• [What is needed]: Each line from the opening of the records that follow to the line with "flat sum of" needs to be written out exactly. Add nothing.
--- START ---
### src/rtl/cla_pkg.sv
// Shared definitions for the multi-byte CLA adder: byte width, FSM state type
// and a byte-lane extraction helper.
package cla_pkg;

    localparam int BYTE_W = 8;
    localparam int MAX_W  = 1024;

    typedef enum logic [1:0] {IDLE, ADD, DONE} state_t;

    // Callers zero-extend their vector to MAX_W so one function serves any NBYTES.
    function automatic logic [BYTE_W-1:0] byte_sel(input logic [MAX_W-1:0] vec,
                                                   input int unsigned idx);
        return vec[idx*BYTE_W +: BYTE_W];
    endfunction

endpackage

### src/rtl/carrylookahead_adder_8bit.sv
// 8-bit carry-lookahead adder slice; every carry is a flat sum of
// generate/propagate products rather than a rippled chain.
module carrylookahead_adder_8bit
    import cla_pkg::*;
(
    input  logic [BYTE_W-1:0] a,
    input  logic [BYTE_W-1:0] b,
    input  logic              cin,
    output logic [BYTE_W-1:0] sum,
    output logic              cout
);

    logic [BYTE_W-1:0] g;
    logic [BYTE_W-1:0] p;
    logic [BYTE_W:0]   c;
    logic              term;
    logic              pp;

    assign g = a & b;
    assign p = a ^ b;

    always_comb begin
        c    = '0;
        term = 1'b0;
        pp   = 1'b0;
        c[0] = cin;
        for (int i = 0; i < BYTE_W; i++) begin
            term = g[i];
            pp   = p[i];
            for (int j = i - 1; j >= 0; j--) begin
                term = term | (pp & g[j]);
                pp   = pp & p[j];
            end
            c[i+1] = term | (pp & cin);
        end
    end

    assign sum  = p ^ c[BYTE_W-1:0];
    assign cout = c[BYTE_W];

endmodule

### src/rtl/multibyte_cla_adder.sv
// Sequential N-byte adder: feeds one byte per cycle through a single 8-bit CLA
// slice with a registered inter-byte carry. Define CLA_SUB_EN to add a sub port.
module multibyte_cla_adder
    import cla_pkg::*;
#(
    parameter  int NBYTES = 4,
    localparam int W      = BYTE_W * NBYTES
)
(
    input  logic         clk,
    input  logic         rst_n,
    input  logic         in_valid,
    output logic         in_ready,
    input  logic [W-1:0] a,
    input  logic [W-1:0] b,
    input  logic         cin,
`ifdef CLA_SUB_EN
    input  logic         sub,
`endif
    output logic         out_valid,
    input  logic         out_ready,
    output logic [W-1:0] sum,
    output logic         cout,
    output logic         overflow
);

    localparam int IDXW = (NBYTES > 1) ? $clog2(NBYTES) : 1;
    localparam logic [IDXW-1:0] IDX_LAST = IDXW'(NBYTES - 1);

    state_t            state;
    logic [W-1:0]      a_reg;
    logic [W-1:0]      b_reg;
    logic              carry;
    logic [IDXW-1:0]   idx;

    logic [BYTE_W-1:0] s_a;
    logic [BYTE_W-1:0] s_b;
    logic [BYTE_W-1:0] s_sum;
    logic              s_cout;
    logic [W-1:0]      b_eff;
    logic              c_init;

`ifdef CLA_SUB_EN
    assign b_eff  = sub ? ~b : b;
    assign c_init = sub ? 1'b1 : cin;
`else
    assign b_eff  = b;
    assign c_init = cin;
`endif

    assign s_a = byte_sel(MAX_W'(a_reg), 32'(idx));
    assign s_b = byte_sel(MAX_W'(b_reg), 32'(idx));

    carrylookahead_adder_8bit u_slice (
        .a    (s_a),
        .b    (s_b),
        .cin  (carry),
        .sum  (s_sum),
        .cout (s_cout)
    );

    always_ff @(posedge clk or negedge rst_n) begin
        if (!rst_n) begin
            state     <= IDLE;
            in_ready  <= 1'b1;
            out_valid <= 1'b0;
            sum       <= '0;
            cout      <= 1'b0;
            overflow  <= 1'b0;
            a_reg     <= '0;
            b_reg     <= '0;
            carry     <= 1'b0;
            idx       <= '0;
        end else begin
            case (state)
                IDLE: begin
                    if (in_valid) begin
                        // b is stored already inverted for subtraction
                        a_reg    <= a;
                        b_reg    <= b_eff;
                        carry    <= c_init;
                        idx      <= '0;
                        in_ready <= 1'b0;
                        state    <= ADD;
                    end
                end
                ADD: begin
                    sum[idx*BYTE_W +: BYTE_W] <= s_sum;
                    carry <= s_cout;
                    if (idx == IDX_LAST) begin
                        cout      <= s_cout;
                        overflow  <= (a_reg[W-1] == b_reg[W-1]) && (s_sum[BYTE_W-1] != a_reg[W-1]);
                        out_valid <= 1'b1;
                        state     <= DONE;
                    end else begin
                        idx <= idx + 1'b1;
                    end
                end
                DONE: begin
                    if (out_ready) begin
                        out_valid <= 1'b0;
                        in_ready  <= 1'b1;
                        state     <= IDLE;
                    end
                end
                default: begin
                    state    <= IDLE;
                    in_ready <= 1'b1;
                end
            endcase
        end
    end

endmodule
--- END ---
• [Response to the exercise]:
### src/rtl/cla_pkg.sv
// Shared definitions for the multi-byte CLA adder: byte width, FSM state type
// and a byte-lane extraction helper.
package cla_pkg;

    localparam int BYTE_W = 8;
    localparam int MAX_W  = 1024;

    typedef enum logic [1:0] {IDLE, ADD, DONE} state_t;

    // Callers zero-extend their vector to MAX_W so one function serves any NBYTES.
    function automatic logic [BYTE_W-1:0] byte_sel(input logic [MAX_W-1:0] vec,
                                                   input int unsigned idx);
        return vec[idx*BYTE_W +: BYTE_W];
    endfunction

endpackage

### src/rtl/carrylookahead_adder_8bit.sv
// 8-bit carry-lookahead adder slice; every carry is a flat sum of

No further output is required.